● **PROVIDED RECORDS**:
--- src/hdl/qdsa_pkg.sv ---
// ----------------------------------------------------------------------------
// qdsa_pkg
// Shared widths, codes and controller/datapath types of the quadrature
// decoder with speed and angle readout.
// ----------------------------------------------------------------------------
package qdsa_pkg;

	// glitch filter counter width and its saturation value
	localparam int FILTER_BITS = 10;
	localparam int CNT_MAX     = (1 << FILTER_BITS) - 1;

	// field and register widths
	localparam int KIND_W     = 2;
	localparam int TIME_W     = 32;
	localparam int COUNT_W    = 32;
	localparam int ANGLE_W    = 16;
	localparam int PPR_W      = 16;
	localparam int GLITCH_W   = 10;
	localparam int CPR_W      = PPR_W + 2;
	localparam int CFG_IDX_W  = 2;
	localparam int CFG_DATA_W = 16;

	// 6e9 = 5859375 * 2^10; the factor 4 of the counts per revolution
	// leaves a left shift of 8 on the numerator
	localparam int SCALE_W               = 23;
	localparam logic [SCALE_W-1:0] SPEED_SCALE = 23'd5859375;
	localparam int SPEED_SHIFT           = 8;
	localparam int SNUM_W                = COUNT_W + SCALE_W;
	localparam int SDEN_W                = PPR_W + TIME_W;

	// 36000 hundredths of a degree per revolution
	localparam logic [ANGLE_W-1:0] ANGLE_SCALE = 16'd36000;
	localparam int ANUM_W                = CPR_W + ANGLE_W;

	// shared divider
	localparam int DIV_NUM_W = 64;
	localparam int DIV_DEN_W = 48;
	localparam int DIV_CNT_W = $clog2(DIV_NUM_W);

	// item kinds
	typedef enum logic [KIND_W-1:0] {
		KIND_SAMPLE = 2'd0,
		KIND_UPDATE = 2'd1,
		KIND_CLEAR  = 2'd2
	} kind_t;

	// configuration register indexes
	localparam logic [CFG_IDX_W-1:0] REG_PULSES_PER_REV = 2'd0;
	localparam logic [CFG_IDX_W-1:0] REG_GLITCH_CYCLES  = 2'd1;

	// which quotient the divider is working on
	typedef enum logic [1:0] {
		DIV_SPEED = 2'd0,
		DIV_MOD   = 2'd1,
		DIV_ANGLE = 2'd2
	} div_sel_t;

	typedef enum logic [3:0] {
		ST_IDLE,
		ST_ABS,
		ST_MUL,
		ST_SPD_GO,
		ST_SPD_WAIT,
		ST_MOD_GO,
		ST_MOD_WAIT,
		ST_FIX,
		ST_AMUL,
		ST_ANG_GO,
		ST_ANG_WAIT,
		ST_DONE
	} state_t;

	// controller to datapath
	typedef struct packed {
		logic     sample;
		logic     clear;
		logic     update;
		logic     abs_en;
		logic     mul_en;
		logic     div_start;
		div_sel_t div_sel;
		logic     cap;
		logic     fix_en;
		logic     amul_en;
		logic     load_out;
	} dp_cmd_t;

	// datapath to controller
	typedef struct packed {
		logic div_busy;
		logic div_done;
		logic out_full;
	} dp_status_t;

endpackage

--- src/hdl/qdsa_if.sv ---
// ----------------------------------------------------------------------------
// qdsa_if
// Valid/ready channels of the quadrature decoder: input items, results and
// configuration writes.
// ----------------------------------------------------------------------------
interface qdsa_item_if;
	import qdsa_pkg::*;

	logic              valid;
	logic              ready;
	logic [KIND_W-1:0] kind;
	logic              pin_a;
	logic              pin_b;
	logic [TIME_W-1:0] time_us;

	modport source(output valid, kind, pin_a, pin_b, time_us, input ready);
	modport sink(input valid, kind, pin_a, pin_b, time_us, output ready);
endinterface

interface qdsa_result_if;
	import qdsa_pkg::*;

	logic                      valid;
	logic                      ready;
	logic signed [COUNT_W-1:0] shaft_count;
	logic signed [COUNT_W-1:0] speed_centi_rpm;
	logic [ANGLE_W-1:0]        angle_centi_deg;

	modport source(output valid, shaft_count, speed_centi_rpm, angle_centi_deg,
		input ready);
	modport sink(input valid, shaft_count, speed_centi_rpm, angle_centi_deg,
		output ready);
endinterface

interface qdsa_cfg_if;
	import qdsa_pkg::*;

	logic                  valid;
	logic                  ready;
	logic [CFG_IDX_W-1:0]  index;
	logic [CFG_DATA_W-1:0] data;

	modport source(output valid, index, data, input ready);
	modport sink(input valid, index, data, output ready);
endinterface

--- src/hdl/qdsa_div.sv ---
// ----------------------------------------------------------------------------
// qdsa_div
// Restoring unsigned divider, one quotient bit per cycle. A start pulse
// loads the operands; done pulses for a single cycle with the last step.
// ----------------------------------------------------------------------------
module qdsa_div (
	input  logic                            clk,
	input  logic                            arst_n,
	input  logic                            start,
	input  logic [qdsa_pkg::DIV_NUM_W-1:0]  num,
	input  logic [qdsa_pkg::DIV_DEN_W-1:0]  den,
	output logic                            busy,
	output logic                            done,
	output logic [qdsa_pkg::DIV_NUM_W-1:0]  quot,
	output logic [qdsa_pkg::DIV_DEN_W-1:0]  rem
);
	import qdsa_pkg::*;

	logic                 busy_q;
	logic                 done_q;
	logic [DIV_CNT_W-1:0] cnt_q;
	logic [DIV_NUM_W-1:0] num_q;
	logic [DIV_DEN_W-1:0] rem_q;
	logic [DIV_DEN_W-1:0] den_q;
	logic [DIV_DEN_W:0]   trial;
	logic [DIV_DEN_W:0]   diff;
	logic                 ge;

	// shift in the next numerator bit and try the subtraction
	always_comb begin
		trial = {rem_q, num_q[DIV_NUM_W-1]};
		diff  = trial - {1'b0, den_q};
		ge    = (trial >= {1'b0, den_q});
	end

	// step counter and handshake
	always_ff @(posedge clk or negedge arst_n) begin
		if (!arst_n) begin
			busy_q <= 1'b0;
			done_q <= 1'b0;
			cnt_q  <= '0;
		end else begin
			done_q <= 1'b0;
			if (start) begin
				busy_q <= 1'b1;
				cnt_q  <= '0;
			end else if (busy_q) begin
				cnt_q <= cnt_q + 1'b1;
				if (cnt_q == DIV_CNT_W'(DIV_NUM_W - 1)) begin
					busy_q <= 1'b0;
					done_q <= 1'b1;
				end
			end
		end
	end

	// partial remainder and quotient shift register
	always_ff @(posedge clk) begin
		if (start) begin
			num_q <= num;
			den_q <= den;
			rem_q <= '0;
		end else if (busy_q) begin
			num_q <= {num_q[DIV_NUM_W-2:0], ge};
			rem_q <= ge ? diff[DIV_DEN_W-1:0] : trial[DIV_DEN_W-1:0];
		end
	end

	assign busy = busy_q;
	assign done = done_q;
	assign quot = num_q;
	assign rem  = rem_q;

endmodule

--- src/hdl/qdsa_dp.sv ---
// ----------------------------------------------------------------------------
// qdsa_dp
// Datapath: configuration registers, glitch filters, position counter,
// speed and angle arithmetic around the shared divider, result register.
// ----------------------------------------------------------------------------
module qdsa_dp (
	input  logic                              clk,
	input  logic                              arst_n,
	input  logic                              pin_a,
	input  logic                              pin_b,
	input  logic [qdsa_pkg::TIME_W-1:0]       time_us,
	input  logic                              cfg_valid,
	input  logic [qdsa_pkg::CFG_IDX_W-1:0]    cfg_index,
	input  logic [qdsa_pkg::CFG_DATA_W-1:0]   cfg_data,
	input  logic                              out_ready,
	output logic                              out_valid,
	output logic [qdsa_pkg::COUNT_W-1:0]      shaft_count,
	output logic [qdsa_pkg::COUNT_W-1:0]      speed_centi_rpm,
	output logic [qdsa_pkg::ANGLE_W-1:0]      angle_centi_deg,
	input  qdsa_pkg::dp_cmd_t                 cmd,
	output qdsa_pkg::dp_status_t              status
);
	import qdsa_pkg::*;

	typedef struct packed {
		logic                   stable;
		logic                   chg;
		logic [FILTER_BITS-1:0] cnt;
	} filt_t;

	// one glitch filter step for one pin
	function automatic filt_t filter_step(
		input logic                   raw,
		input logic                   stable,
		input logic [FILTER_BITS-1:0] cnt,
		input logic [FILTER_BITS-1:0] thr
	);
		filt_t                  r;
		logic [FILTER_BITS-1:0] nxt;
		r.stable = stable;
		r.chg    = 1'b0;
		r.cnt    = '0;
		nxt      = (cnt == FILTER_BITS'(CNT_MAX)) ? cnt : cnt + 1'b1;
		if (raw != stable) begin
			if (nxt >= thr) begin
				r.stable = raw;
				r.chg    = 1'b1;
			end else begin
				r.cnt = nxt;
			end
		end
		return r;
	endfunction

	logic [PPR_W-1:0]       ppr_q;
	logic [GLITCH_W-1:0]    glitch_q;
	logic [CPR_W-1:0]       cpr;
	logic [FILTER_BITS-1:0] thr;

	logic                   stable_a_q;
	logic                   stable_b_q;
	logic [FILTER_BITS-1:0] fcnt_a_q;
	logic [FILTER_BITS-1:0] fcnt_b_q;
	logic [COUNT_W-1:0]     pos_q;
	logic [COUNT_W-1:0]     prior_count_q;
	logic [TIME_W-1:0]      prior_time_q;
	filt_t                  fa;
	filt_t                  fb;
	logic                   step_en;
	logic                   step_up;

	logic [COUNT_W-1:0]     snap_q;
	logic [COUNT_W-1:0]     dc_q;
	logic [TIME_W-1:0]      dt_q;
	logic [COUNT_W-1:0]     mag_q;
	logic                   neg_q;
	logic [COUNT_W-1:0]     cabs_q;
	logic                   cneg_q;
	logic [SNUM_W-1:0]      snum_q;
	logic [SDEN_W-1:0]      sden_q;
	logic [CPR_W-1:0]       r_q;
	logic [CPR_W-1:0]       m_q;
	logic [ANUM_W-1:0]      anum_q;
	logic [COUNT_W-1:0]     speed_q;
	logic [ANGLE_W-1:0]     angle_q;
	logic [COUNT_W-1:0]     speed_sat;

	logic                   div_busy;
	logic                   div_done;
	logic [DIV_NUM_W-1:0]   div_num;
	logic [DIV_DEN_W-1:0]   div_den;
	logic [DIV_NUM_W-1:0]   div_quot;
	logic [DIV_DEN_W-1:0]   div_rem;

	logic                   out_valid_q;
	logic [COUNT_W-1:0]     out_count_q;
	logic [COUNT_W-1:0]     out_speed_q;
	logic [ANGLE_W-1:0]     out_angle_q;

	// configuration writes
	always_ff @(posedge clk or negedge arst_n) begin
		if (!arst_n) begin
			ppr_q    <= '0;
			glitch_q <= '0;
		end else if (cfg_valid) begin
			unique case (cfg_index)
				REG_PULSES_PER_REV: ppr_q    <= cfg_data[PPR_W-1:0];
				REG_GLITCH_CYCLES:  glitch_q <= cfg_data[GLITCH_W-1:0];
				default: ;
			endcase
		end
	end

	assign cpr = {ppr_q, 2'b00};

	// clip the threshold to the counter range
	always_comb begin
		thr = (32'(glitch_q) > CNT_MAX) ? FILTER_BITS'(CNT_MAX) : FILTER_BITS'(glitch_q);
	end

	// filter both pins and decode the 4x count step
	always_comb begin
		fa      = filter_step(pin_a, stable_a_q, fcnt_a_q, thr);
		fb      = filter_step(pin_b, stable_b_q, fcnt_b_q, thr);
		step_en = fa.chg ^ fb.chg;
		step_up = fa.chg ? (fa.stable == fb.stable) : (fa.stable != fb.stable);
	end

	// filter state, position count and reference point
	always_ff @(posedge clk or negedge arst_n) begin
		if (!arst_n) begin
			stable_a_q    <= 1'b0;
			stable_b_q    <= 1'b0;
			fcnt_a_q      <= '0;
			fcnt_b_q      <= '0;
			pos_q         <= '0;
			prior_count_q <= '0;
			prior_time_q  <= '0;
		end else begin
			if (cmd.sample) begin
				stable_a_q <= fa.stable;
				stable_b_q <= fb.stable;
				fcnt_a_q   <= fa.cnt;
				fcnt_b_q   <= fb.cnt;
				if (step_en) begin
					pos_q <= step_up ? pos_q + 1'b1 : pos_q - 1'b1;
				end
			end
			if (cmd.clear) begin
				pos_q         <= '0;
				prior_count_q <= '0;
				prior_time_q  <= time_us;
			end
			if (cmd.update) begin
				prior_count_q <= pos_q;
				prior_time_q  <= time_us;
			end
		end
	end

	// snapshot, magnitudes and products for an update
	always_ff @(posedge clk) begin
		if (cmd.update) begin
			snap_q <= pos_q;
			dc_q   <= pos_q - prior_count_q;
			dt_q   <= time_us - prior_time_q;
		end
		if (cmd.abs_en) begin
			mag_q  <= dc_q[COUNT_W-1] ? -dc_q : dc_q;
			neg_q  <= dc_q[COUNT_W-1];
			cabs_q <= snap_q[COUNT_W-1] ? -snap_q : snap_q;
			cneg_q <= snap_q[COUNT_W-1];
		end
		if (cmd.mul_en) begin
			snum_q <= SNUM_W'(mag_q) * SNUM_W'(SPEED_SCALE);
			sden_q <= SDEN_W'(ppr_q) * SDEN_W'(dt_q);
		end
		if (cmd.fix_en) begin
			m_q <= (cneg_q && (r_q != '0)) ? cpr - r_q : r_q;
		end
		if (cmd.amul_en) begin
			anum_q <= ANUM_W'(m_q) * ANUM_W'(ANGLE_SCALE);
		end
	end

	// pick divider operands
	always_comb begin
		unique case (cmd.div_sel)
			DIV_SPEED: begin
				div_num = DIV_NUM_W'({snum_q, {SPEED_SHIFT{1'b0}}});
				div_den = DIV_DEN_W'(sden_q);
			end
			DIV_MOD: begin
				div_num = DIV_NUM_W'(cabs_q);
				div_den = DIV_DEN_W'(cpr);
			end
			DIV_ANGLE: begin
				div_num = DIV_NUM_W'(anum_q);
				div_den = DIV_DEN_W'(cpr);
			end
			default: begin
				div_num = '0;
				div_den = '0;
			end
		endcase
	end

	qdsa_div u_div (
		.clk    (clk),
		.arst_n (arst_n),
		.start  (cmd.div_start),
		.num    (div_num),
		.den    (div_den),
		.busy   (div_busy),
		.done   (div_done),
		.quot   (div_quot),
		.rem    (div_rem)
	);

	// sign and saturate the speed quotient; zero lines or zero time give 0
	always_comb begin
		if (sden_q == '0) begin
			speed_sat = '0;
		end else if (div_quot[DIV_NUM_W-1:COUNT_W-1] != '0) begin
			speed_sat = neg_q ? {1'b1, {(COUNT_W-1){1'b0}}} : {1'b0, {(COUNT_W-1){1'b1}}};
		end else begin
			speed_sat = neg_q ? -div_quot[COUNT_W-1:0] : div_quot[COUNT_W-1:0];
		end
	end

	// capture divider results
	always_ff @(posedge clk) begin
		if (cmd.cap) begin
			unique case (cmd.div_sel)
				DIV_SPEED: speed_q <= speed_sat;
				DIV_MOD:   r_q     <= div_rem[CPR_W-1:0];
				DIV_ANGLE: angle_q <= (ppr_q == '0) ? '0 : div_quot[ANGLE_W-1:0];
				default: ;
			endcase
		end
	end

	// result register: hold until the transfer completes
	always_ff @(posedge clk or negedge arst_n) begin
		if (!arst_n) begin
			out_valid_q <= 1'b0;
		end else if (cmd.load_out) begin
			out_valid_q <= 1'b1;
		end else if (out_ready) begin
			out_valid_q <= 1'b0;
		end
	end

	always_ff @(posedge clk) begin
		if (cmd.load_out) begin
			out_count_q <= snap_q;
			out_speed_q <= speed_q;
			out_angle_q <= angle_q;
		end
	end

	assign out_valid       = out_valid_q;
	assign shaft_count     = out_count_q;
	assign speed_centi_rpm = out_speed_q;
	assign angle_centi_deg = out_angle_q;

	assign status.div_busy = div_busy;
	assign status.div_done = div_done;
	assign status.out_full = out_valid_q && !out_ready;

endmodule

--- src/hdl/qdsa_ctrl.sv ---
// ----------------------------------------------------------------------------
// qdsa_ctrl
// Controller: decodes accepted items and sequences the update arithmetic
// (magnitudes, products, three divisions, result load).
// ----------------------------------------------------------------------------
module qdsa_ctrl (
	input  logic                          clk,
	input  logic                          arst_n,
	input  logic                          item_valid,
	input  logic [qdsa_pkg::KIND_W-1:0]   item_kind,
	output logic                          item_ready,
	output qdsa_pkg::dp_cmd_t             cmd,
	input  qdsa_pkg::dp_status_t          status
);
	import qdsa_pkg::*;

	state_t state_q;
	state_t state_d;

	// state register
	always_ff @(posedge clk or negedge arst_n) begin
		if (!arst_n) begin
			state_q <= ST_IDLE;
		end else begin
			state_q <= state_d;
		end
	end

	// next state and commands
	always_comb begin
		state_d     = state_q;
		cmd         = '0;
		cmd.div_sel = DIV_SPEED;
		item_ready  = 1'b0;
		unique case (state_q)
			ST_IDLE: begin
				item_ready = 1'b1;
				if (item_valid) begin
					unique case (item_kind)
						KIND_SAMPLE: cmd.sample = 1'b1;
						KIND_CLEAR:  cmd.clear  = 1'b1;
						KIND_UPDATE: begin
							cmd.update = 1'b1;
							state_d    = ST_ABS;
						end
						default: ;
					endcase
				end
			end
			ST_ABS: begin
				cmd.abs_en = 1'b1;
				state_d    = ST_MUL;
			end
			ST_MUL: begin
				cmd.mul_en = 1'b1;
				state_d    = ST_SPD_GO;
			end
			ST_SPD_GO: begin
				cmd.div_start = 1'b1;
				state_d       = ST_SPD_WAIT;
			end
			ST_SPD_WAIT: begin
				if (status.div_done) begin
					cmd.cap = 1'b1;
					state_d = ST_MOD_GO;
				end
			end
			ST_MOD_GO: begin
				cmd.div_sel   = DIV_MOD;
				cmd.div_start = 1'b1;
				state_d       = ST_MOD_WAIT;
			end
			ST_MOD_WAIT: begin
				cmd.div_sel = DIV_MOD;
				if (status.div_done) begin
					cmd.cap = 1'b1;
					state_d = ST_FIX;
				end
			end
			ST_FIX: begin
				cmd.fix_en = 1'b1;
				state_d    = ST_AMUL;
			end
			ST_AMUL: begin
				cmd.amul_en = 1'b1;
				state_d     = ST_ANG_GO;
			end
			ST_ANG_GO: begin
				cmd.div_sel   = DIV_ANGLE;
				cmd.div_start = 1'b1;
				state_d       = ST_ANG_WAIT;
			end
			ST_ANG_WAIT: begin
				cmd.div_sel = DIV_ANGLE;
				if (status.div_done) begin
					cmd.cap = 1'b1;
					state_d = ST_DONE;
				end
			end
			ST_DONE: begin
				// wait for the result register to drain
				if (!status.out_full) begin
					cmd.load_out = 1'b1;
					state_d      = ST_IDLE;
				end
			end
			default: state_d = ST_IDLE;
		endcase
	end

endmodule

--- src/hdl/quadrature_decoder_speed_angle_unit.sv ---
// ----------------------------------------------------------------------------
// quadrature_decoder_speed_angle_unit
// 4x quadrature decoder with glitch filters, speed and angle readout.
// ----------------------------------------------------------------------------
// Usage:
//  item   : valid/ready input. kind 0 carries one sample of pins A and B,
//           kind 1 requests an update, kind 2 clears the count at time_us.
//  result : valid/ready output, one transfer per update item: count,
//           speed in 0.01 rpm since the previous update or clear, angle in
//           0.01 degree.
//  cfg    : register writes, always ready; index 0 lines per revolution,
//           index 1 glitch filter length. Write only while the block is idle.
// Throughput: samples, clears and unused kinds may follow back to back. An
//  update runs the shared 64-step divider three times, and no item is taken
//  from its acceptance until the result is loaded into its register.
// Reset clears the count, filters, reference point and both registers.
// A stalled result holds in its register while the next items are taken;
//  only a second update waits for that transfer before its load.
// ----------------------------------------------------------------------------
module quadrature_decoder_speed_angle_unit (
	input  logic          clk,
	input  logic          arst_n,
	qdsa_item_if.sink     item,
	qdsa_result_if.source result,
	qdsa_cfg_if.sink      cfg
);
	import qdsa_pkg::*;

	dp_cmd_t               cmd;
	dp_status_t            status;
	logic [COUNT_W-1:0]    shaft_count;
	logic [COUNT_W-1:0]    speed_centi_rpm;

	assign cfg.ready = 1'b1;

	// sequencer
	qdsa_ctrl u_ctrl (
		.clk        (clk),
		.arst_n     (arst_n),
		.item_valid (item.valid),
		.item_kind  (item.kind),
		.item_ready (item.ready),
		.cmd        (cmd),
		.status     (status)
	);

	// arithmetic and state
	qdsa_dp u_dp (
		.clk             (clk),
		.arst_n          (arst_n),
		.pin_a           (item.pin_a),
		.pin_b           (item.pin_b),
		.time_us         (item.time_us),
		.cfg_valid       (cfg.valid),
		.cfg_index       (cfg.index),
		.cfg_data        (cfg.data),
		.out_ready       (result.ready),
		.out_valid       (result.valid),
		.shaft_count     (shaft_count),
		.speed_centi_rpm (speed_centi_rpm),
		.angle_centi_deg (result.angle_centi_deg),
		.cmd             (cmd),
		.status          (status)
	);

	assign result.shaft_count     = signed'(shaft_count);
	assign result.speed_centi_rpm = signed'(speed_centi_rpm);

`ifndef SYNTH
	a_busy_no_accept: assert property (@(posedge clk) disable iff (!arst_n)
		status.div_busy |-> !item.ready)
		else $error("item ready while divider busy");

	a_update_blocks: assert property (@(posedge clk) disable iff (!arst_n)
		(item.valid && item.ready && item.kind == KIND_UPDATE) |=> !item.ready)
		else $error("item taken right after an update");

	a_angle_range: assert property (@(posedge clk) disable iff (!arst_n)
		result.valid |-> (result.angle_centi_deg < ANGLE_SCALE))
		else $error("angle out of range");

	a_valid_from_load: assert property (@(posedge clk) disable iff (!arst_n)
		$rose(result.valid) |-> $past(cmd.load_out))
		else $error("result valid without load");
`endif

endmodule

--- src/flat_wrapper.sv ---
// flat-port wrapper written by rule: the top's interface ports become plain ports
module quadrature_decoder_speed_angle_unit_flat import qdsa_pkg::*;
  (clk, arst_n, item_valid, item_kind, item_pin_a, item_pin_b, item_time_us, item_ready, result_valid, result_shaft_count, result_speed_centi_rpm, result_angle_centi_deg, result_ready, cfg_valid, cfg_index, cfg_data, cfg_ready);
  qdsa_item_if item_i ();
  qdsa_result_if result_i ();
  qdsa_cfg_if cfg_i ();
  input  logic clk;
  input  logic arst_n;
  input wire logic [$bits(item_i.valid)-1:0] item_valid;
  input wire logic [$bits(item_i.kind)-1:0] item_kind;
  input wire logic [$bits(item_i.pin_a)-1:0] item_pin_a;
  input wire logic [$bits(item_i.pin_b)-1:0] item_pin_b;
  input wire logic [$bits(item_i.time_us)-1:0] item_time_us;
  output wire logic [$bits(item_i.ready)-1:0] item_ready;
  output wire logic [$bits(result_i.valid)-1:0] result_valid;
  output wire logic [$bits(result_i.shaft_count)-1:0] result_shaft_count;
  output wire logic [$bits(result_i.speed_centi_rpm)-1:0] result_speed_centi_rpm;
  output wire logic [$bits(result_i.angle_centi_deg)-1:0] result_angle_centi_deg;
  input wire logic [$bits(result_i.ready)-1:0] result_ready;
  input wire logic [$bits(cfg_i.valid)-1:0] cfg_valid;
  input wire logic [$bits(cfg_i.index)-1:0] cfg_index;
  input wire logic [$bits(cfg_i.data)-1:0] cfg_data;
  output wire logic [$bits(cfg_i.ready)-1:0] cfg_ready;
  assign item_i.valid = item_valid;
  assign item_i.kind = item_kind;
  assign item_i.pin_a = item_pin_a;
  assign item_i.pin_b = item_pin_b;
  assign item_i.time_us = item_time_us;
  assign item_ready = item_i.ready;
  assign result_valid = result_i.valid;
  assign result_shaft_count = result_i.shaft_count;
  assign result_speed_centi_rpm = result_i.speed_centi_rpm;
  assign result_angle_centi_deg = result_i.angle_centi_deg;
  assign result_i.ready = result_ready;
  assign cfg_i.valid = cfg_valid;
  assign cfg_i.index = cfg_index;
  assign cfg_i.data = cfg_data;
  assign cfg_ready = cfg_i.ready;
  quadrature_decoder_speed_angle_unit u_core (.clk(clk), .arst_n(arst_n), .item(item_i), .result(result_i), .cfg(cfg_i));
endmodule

--

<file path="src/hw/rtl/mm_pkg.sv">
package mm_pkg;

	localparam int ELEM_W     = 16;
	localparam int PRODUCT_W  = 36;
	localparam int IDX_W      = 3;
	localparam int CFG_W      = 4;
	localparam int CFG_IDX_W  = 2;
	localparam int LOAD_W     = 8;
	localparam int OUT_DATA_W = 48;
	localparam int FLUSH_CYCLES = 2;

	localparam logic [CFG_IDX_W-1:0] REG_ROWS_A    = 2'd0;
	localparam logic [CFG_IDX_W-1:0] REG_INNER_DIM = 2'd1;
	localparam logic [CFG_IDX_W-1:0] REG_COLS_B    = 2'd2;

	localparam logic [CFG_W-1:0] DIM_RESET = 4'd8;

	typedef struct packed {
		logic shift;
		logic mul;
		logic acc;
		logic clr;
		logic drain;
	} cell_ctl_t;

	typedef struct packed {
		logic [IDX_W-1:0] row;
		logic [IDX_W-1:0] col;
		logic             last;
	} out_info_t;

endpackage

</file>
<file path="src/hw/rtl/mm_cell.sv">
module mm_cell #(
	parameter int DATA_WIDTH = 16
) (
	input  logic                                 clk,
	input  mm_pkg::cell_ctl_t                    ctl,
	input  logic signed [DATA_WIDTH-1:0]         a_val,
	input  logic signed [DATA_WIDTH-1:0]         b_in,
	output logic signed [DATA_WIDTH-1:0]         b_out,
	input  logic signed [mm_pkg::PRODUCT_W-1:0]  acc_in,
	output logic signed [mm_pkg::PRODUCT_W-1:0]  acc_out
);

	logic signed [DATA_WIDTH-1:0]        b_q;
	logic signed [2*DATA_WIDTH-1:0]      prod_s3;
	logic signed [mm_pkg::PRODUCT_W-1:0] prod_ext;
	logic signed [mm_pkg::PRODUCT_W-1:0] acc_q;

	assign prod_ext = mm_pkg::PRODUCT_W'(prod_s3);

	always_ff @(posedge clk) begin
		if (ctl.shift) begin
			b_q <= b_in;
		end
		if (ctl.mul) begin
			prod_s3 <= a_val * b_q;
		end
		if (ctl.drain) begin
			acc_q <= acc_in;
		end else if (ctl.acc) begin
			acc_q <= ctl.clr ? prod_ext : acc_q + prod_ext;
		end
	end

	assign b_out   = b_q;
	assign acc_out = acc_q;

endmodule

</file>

● **YOUR ASSIGNMENT**: Please filter the entries for the word "default" and copy the lines that have it.

● **TASK SOLUTION**:
				default: ;
			default: begin
				default: ;
						default: ;
			default: state_d = ST_IDLE;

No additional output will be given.